Last week I mentioned that my team and I are thinking about starting up a new branch of our work, focused on rescuing Vietnamese people who have been trafficked into China.
We've already completed a few rescue trips - the first was in 2007, and the most recent was in December - but it's always been in response to a particular call for help rather than part of any plan. We don't have any funding for these trips, or staff. We just do them when we need to, and so far they've worked really well.
From our earliest days, I've always seen Blue Dragon's role as looking out for the kids who nobody else is looking out for or nobody else can help. These girls and young women we've rescued so far definitely fit into that definition; in each case, we've been certain that if we didn't go to get them, nobody would have. And for me, that's enough justification to go and help.
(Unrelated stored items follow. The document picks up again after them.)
<file path="config.mk">
export PLATFORM = sky130hd
export DESIGN_NAME = mirrored_counter_array_flat
export DESIGN_NICKNAME = d
export VERILOG_FILES = /design/src/rtl/mirrored_counter_array_if.sv /design/src/rtl/mirrored_counter_array.sv /design/src/flat_wrapper.sv
export SDC_FILE = /design/constraint.sdc
export NUM_CORES = 1
export LEC_CHECK = 0
export ABC_AREA = 1
export CAP_MARGIN = 40
export CORE_UTILIZATION = 40
export CTS_BUF_LIST = sky130_fd_sc_hd__clkbuf_8
export CTS_CLUSTER_DIAMETER = 80
export DETAILED_ROUTE_END_ITERATION = 6
export PLACE_DENSITY = 0.61
export REMOVE_ABC_BUFFERS = 1
export SLEW_MARGIN = 20
export SYNTH_ARGS = -nofsm -noshare
export SYNTH_HDL_FRONTEND = slang
export SYNTH_SLANG_ARGS = --single-unit
export TNS_END_PERCENT = 100
</file>
<file path="constraint.sdc">
create_clock -name clk -period 7.94 [get_ports clk]
set_input_delay 1.985 -clock clk [delete_from_list [all_inputs] [get_ports clk]]
set_output_delay 1.985 -clock clk [all_outputs]
set_load 0.005 [all_outputs]
</file>
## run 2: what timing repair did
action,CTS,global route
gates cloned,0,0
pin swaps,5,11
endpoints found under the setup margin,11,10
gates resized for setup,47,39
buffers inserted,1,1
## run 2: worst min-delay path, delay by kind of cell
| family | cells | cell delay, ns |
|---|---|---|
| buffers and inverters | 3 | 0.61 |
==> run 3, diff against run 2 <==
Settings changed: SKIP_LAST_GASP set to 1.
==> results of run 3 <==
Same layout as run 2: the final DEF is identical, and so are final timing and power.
File: config.mk
export PLATFORM = sky130hd
export DESIGN_NAME = pulse_width_decoder
export DESIGN_NICKNAME = d
export VERILOG_FILES = /design/src/rtl/pulse_width_decoder.sv
export SDC_FILE = /design/constraint.sdc
export NUM_CORES = 1
export LEC_CHECK = 0
export ABC_AREA = 1
export ABC_CLOCK_PERIOD_IN_PS = 2100
export BUFFER_PORTS_ARGS = -buffer_cell sky130_fd_sc_hd__buf_2
export CORE_AREA = 2 2 39 41
export DETAILED_ROUTE_END_ITERATION = 6
export DIE_AREA = 0 0 41 43
export GPL_TIMING_DRIVEN = 0
export PLACE_DENSITY = 0.77
export SETUP_SLACK_MARGIN = 0.3
export SLEW_MARGIN = 0
export SYNTH_ARGS = -nofsm -noshare
export SYNTH_HDL_FRONTEND = slang
export SYNTH_SLANG_ARGS = --single-unit
File: constraint.sdc
create_clock -name clk32 -period 2.1 [get_ports clk32]
set_input_delay 0.21 -clock clk32 [delete_from_list [all_inputs] [get_ports clk32]]
set_output_delay 0.21 -clock clk32 [all_outputs]
set_load 0.005 [all_outputs]
[config.mk]
export PLATFORM = sky130hd
export DESIGN_NAME = uart_rx_engine_flat
export DESIGN_NICKNAME = d
export VERILOG_FILES = /design/src/rtl/uart_rx_engine_pkg.sv /design/src/rtl/uart_rx_engine_if.sv /design/src/rtl/uart_rx_engine_fifo.sv /design/src/rtl/uart_rx_engine.sv /design/src/flat_wrapper.sv
export SDC_FILE = /design/constraint.sdc
export NUM_CORES = 1
export LEC_CHECK = 0
export ABC_AREA = 1
export CAP_MARGIN = 40
export CELL_PAD_IN_SITES_DETAIL_PLACEMENT = 1
export CELL_PAD_IN_SITES_GLOBAL_PLACEMENT = 1
export CORE_ASPECT_RATIO = 0.75
export CORE_UTILIZATION = 30
export CTS_BUF_LIST = sky130_fd_sc_hd__clkbuf_4
export CTS_CLUSTER_SIZE = 12
export DETAILED_ROUTE_END_ITERATION = 10
export HOLD_SLACK_MARGIN = 0.02
export PLACE_DENSITY = 0.6
export SYNTH_ARGS = -nofsm -noshare
export SYNTH_HDL_FRONTEND = slang
export SYNTH_SLANG_ARGS = --single-unit
[constraint.sdc]
create_clock -name clk -period 4.2 [get_ports clk]
set_clock_uncertainty 0.1 [all_clocks]
set_input_delay 1.05 -clock clk [delete_from_list [all_inputs] [get_ports clk]]
set_output_delay 1.05 -clock clk [all_outputs]
set_load 0.01 [all_outputs]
The strange thing is, though, that there are hundreds, if not thousands, of charities, NGOs, multilateral programs etc etc throughout this region that have 'anti-trafficking programs'. The United Nations estimates that the human trafficking industry is worth about $10 billion a year. I can't help but wonder: what is the 'anti-trafficking' industry worth? I suspect it would be far more than $10 billion. Are charities thriving on the back of the trafficking industry?
From where I stand, there seems to be a spectrum of 'anti-trafficking' programs. At one end, there are the small, hands-on initiatives where charity workers roll up their sleeves and do the dirty work. These organisations aren't usually well known, and their budgets are small. But they're doing the work and they can show you the people they have helped. Here in Vietnam, one such charity is the Catalyst Foundation. I'd like to believe that Blue Dragon falls into this category too.
At the other end of the scale are the organisations with massive marketing power behind them, huge funding, and fantastic websites... but which can't really point to anyone they've actually helped. These are the organisations which tell you "We don't get involved in individual cases," and work on mass campaigns which, by no coincidence, heavily feature their name and logo.
My own view, which I hold passionately, is this: Mass campaigns are a waste of time. And yes, MTV Exit, that includes you!
I have no doubt that they get the message to many people, but their impact is minimal. I mention MTV Exit because, curiously, so many NGOs have jumped on this bandwagon... but who does it reach? None of the 157 boys, girls, or young adults we've rescued so far have even heard of MTV. Many don't have TV at all. The concerts and videos are brilliantly produced and very compelling, but provide no call to action and don't reach the people they need to reach. All at a massively high cost. That money could have much greater impact elsewhere.
The MTV Exit website declares: "40,000 youth joined in the fight against human trafficking with After School and The Click Five." No they didn't. 40,000 youth enjoyed a concert. And if it was anything like the Vietnam concert a couple of years back, it was meant to be free to the public but scalpers were selling the tickets outside for $10 each.
Apart from my own rantings, I haven't found much criticism of this campaign, or others. The NGO world here in Asia is soaking it all up. Why could that be? Well, for starters, the numbers look great. 40,000 people attended a single event in Cambodia! The donors will love that! Sadly, that's how much charity work is designed - around numbers rather than results.
Some of the greatest successes that I have seen, though, have come from small group discussions, chats with villagers, often over a cup of tea or a bowl of rice. No slick marketing, no mass appeal, just a heart to heart talk from one human being to another. And you know what? That approach is massively effective.
Blue Dragon has been rescuing trafficked kids from central Vietnam 2005. They get taken to Ho Chi Minh City and put to work under the pretext of "training", but it's just slave labour.
Our experience is that, except in one case, we need to organise just 2 rescue trips from any one commune (a collection of villages) in central Vietnam before the trafficking from that commune stops. Two rescue trips are enough for the local people to realise the dangers of sending their kids away with the traffickers. Once the trafficking has stopped, the people need ongoing support to send their kids to school, and to earn an income. That's all it takes to end trafficking, which has been going on for decades.
The anti-trafficking industry needs to take a long hard look at itself. This addiction to campaigns needs to end. NGOs, charities and governments need to stop talking about 'programs' and start talking to people.
Yes, it's dirty work, but the only way to stop trafficking is village by village, and sometimes house by house. Everything else is just fluff.